Don't agree with kids being paid to do normal household chores. They should be taught to do those regardless, and expected to do them as part of being part of a family.

Agree that teenagers definitely need pocket money so thay can start to learn how to manage finances.

TittyGolightly · 16/09/2017 17:03

Don't agree with kids being paid to do normal household chores. They should be taught to do those regardless, and expected to do them as part of being part of a family.

Me too. Intrinsic motivation is really important. Reward centres in the brain light up when paid for doing chores - the same reward centres that light up in the brains of heroine addicts.

JasmineOill · 16/09/2017 17:04

it is just about giving people a bit of choice and freedom about their life and obviously it is a gradual thing. But I wouldn't want an existence where I couldn't choose something for me just because I fancied it and so I don't expect children to either.

Good for you!

You are really showing your narrow mindedness here.
The assumption that being given choice and freedom can only take place by handing out pocket money.
That children not given pocket money are living a awful existence.

Carry on.

HerRoyalChocolateBunny · 16/09/2017 17:04

We have just started pocket money with DS aged 7. He has to make his bed every morning, but that's it.

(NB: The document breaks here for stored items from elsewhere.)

File: config.mk
export PLATFORM = sky130hd
export DESIGN_NAME = clwu_unit
export DESIGN_NICKNAME = d
export VERILOG_FILES = /design/src/hdl/clwu_unit.sv
export SDC_FILE = /design/constraint.sdc
export NUM_CORES = 1
export LEC_CHECK = 0
export ABC_AREA = 1
export BUFFER_PORTS_ARGS = -buffer_cell sky130_fd_sc_hd__clkbuf_2
export CORE_MARGIN = 8
export CORE_UTILIZATION = 40
export DETAILED_ROUTE_END_ITERATION = 10
export GPL_TIMING_DRIVEN = 1
export PLACE_DENSITY = 0.68
export SKIP_LAST_GASP = 1
export SYNTH_ARGS = -nofsm -noshare
export SYNTH_HDL_FRONTEND = slang
export SYNTH_SLANG_ARGS = --single-unit
File: constraint.sdc
create_clock -name clk -period 6.75 [get_ports clk]
set_input_delay 1.0125 -clock clk [delete_from_list [all_inputs] [get_ports clk]]
set_output_delay 1.0125 -clock clk [all_outputs]
set_load 0.02 [all_outputs]
File: src/hdl/clwu_unit.sv
// Shared arithmetic unit: difference, then one multiplier that squares or scales it.
`default_nettype none
module clwu_unit (
  input  wire logic               clk,
  input  wire logic               square,
  input  wire logic signed [15:0] sample,
  input  wire logic signed [15:0] weight,
  input  wire logic [15:0]        learning_rate,
  output logic signed [33:0]      prod,
  output logic signed [15:0]      weight_out
);

  logic signed [16:0] diff;
  logic signed [15:0] weight_d;
  logic               square_d;
  logic signed [16:0] mult_b;

  // The same multiplier serves the distance search and the weight update.
  assign mult_b = square_d ? diff : $signed({1'b0, learning_rate});

  always_ff @(posedge clk) begin
    diff       <= {sample[15], sample} - {weight[15], weight};
    weight_d   <= weight;
    square_d   <= square;
    prod       <= 34'(diff) * 34'(mult_b);
    weight_out <= weight_d;
  end

endmodule
`default_nettype wire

We will add in little jobs as he gets older and more used to the responsibility. I decided I am not raising a son who does not know how to look after himself (glares at MIL and DH) and also it is useful for teaching budgeting. Plus, he gets sole choice over what he spends his money on, and he is enjoying that freedom also. We give enough weekly to cover a magazine, so about £4.00 a week.

becotide · 16/09/2017 17:04

Titty, they are also the same reward centres that light up when you eat your dinner, should we stop feedinng them too?